-- EXERCISE DATA --

===== src/rtl/pc_pkg.sv =====
// rtl/pc_pkg.sv - shared defaults and address type for the program counter
package pc_pkg;

    localparam int DEFAULT_PC_WIDTH    = 4;
    localparam int DEFAULT_STACK_DEPTH = 4;

    typedef logic [DEFAULT_PC_WIDTH-1:0] pc_addr_t;

endpackage : pc_pkg


===== src/rtl/pc_stack.sv =====
// rtl/pc_stack.sv - LIFO return-address register file with occupancy pointer
module pc_stack
    import pc_pkg::*;
#(
    parameter int WIDTH = DEFAULT_PC_WIDTH,
    parameter int DEPTH = DEFAULT_STACK_DEPTH
) (
    input  logic             clk,
    input  logic             rst_n,
    input  logic             push,
    input  logic             pop,
    input  logic [WIDTH-1:0] push_data,
    output logic [WIDTH-1:0] top,
    output logic             full,
    output logic             empty
);

    localparam int PW = $clog2(DEPTH + 1);

    logic [PW-1:0]    ptr_q;
    logic [PW-1:0]    ptr_d;
    logic [WIDTH-1:0] mem_q [DEPTH];
    logic             do_push;
    logic             do_pop;

    assign full    = (ptr_q == PW'(DEPTH));
    assign empty   = (ptr_q == '0);
    assign do_push = push && !full;
    assign do_pop  = pop && !push && !empty;

    always_comb begin
        ptr_d = ptr_q;
        if (do_push) begin
            ptr_d = ptr_q + PW'(1);
        end else if (do_pop) begin
            ptr_d = ptr_q - PW'(1);
        end
    end

    always_ff @(posedge clk or negedge rst_n) begin
        if (!rst_n) begin
            ptr_q <= '0;
        end else begin
            ptr_q <= ptr_d;
        end
    end

    // Entry contents need no reset; only the pointer defines what is valid.
    always_ff @(posedge clk) begin
        for (int i = 0; i < DEPTH; i++) begin
            if (do_push && (ptr_q == PW'(i))) begin
                mem_q[i] <= push_data;
            end
        end
    end

    always_comb begin
        top = '0;
        for (int i = 0; i < DEPTH; i++) begin
            if (ptr_q == PW'(i + 1)) begin
                top = mem_q[i];
            end
        end
    end

endmodule : pc_stack


===== src/rtl/program_counter.sv =====
// rtl/program_counter.sv - CPU program counter; return stack built only with PC_STACK_EN
module program_counter
    import pc_pkg::*;
#(
    parameter int PC_WIDTH    = DEFAULT_PC_WIDTH
`ifdef PC_STACK_EN
    ,
    parameter int STACK_DEPTH = DEFAULT_STACK_DEPTH
`endif
) (
    input  logic                clk,
    input  logic                reset,
    input  logic                pc_inc,
    input  logic                pc_load,
    input  logic [PC_WIDTH-1:0] pc_in,
`ifdef PC_STACK_EN
    input  logic                pc_call,
    input  logic                pc_ret,
    output logic                stack_full,
    output logic                stack_empty,
`endif
    output logic [PC_WIDTH-1:0] pc_out
);

    logic [PC_WIDTH-1:0] pc_q;
    logic [PC_WIDTH-1:0] pc_d;

`ifdef PC_STACK_EN
    logic                push;
    logic                pop;
    logic [PC_WIDTH-1:0] stack_top;

    pc_stack #(
        .WIDTH (PC_WIDTH),
        .DEPTH (STACK_DEPTH)
    ) u_stack (
        .clk       (clk),
        .rst_n     (reset),
        .push      (push),
        .pop       (pop),
        .push_data (pc_q + PC_WIDTH'(1)),
        .top       (stack_top),
        .full      (stack_full),
        .empty     (stack_empty)
    );

    // A blocked call or return still wins priority, so the PC simply holds.
    always_comb begin
        pc_d = pc_q;
        push = 1'b0;
        pop  = 1'b0;
        if (pc_load) begin
            pc_d = pc_in;
        end else if (pc_call) begin
            if (!stack_full) begin
                push = 1'b1;
                pc_d = pc_in;
            end
        end else if (pc_ret) begin
            if (!stack_empty) begin
                pop  = 1'b1;
                pc_d = stack_top;
            end
        end else if (pc_inc) begin
            pc_d = pc_q + PC_WIDTH'(1);
        end
    end
`else
    always_comb begin
        pc_d = pc_q;
        if (pc_load) begin
            pc_d = pc_in;
        end else if (pc_inc) begin
            pc_d = pc_q + PC_WIDTH'(1);
        end
    end
`endif

    always_ff @(posedge clk or negedge reset) begin
        if (!reset) begin
            pc_q <= '0;
        end else begin
            pc_q <= pc_d;
        end
    end

    assign pc_out = pc_q;

endmodule : program_counter


===== config.mk =====
export PLATFORM = sky130hd
export DESIGN_NAME = program_counter
export DESIGN_NICKNAME = d
export VERILOG_FILES = /design/src/rtl/pc_pkg.sv /design/src/rtl/pc_stack.sv /design/src/rtl/program_counter.sv
export SDC_FILE = /design/constraint.sdc
export NUM_CORES = 1
export LEC_CHECK = 0
export ABC_AREA = 1
export BUFFER_PORTS_ARGS = -buffer_cell sky130_fd_sc_hd__buf_2
export CAP_MARGIN = 40
export CORE_AREA = 8 8 45 47
export DETAILED_ROUTE_END_ITERATION = 10
export DIE_AREA = 0 0 53 55
export GPL_TIMING_DRIVEN = 0
export SYNTH_ARGS = -nofsm -noshare
export SYNTH_HDL_FRONTEND = slang
export SYNTH_SLANG_ARGS = --single-unit

===== constraint.sdc =====
create_clock -name clk -period 1.5 [get_ports clk]
set_clock_uncertainty 0.15 [all_clocks]
set_input_delay 0.075 -clock clk [delete_from_list [all_inputs] [get_ports clk]]
set_output_delay 0.075 -clock clk [all_outputs]
set_load 0.01 [all_outputs]

---- After elaboration in Yosys (flattened, before gate mapping) ----
Cells that the tools add are included.
cells by class
  $add $sub $neg .......................... 1
  mux-type cells .......................... 2
  reductions and logical operators ........ 1
operators with widths
  cell                 number
  $mux 4               2
  $add 4x1->4 const B  1
  $reduce_bool 2->1    1
storage, ports and cells
  bits in registers ....................... 4
  output and inout bits ................... 4
  word-level logic and storage cells ...... 5

---- Longest topological paths before layout ----
Gate-level depths: netlist (run 1).
  word-level depth ........................ 3
  mapped depth ............................ 5
  gate-level depth less buffers ........... 5

---- Worst setup path before layout (run 1) ----
OpenSTA, ideal clock, no wires.
  kind .................................... flip-flop to flip-flop
  from .................................... register pc_q[0], in the netlist pc_out[0]
  to ...................................... register pc_q[2], in the netlist pc_out[2]
  setup time .............................. 83 ps
  arrival ................................. 892 ps
  data required time ...................... 1,267 ps
  slack ................................... 375 ps
  stages on the path, launching flop included .. 4
  cells stage by stage .................... dfrtp_1 -> ha_1 -> xnor2_1 -> o21ai_0
on the way
  longest elaborated chain between the ends .. 3
RTL lines
  item                      line                   text
  start: declaration        program_counter.sv:25  logic [PC_WIDTH-1:0] pc_q;
  start signal: assignment  program_counter.sv:83  pc_q <= pc_d;
  $add 4x1->4               program_counter.sv:74  pc_d = pc_q + PC_WIDTH'(1);
  $mux 4                    program_counter.sv:73  end else if (pc_inc) begin
  $mux 4                    program_counter.sv:71  if (pc_load) begin
No other way between the ends. The select of a mux whose other input is x is not followed.
A chain may end at the register's enable or synchronous reset.

---- Worst setup path after layout (run 1) ----
  from .................................... input pc_in[1]
  to ...................................... register pc_q[1], in the netlist pc_out[1]
on the way
  longest elaborated chain between the ends .. 1
RTL lines
  item                line                   text
  start: declaration  program_counter.sv:15  input logic [PC_WIDTH-1:0] pc_in,
  $mux 4              program_counter.sv:71
No other way between the ends.

==> results of run 1 <==
worst min path at each step:
stage            start   endpoint  cells after the start
6_report       pc_load  pc_out[0]                      3
5_1_grt          reset  pc_out[3]                      2
4_1_cts        pc_load  pc_out[0]                      3
3_5_place_dp     reset  pc_out[0]                      1
3_3_place_gp     reset  pc_out[0]                      1
2_1_floorplan    reset  pc_out[0]                      0
cell type report:
class | count | area [µm²]
Clock buffer | 3 | 22.5
Inverter | 3 | 11.3
Fill cell | 147 | 1020
Sequential cell | 4 | 100
Multi-Input combinational cell | 20 | 108
Timing Repair Buffer | 16 | 105
Tap cell | 16 | 20.0
cells in the final DEF, fill, tap and decap left out:
cell type      instances
ha_1                   1
nand2_1                9
nor2_1                 1
xnor2_1                1
buf_2                 11
dfrtp_1                4
o21ai_0                1
clkbuf_4               3
inv_1                  3
a22oi_1                1
o211ai_1               1
nand4_1                1
nand3_1                3
dlygate4sd3_1          5
a21boi_1               1
what timing repair did:
item | in CTS | in global routing
hold buffers | 5 | 0
hold endpoints to repair | 7 | 0
gates resized for setup | 0 | 0
through the flow:
step	setup WS (ns)	utilization [%]	total power [mW]	area [µm²]
global route	0.0233	26.5	0.374	367
floorplan	0.375	-	0.173	219
global placement	0.344	21.2	0.206	294
CTS	0.100	26.5	0.353	367
finish	0.0911	26.5	0.346	367
detailed placement	0.342	21.2	0.208	294
power by group:
| group | switching, mW | internal [mW] | total, mW |
|---|---|---|---|
| Clock | 0.0411 | 0.0893 | 0.130 |
| Sequential | 0.0179 | 0.122 | 0.139 |
| Combinational | 0.0358 | 0.0406 | 0.0764 |
| Total | 0.0948 | 0.251 | 0.346 |
per-layer routing:
layer	vias up	GRT usage (%)
li1	128	-
met1	121	5.52
met2	19	5.66
met3	2	3.48
met4	0	5.17
met5	-	0
cell families after synthesis:
| family | after synthesis | synth area share (%) |
|---|---|---|
| flip-flops | 4 | 45.7 |
| AND/OR/NAND/NOR | 14 | 26.9 |
| buffers and inverters | 3 | 5.14 |
| AO/OA/AOI/OAI | 4 | 12.6 |
| adder cells (fa/ha/maj) | 1 | 5.71 |
| XOR/XNOR | 1 | 4.00 |
worst max-delay path: stages:
cell           delay, ns
dlygate4sd3_1       0.52
buf_2               0.12
nand2_1             0.05
dlygate4sd3_1       0.54
nand3_1             0.07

-- WHAT THE TASK ASKS --
Quote exactly the stretch of lines above that starts at the first one and ends at the line with "typedef logic [DEFAULT_PC_WIDTH-1:0]", and nothing beyond it.

-- WRITTEN REPLY --
===== src/rtl/pc_pkg.sv =====
// rtl/pc_pkg.sv - shared defaults and address type for the program counter
package pc_pkg;

    localparam int DEFAULT_PC_WIDTH    = 4;
    localparam int DEFAULT_STACK_DEPTH = 4;

    typedef logic [DEFAULT_PC_WIDTH-1:0] pc_addr_t;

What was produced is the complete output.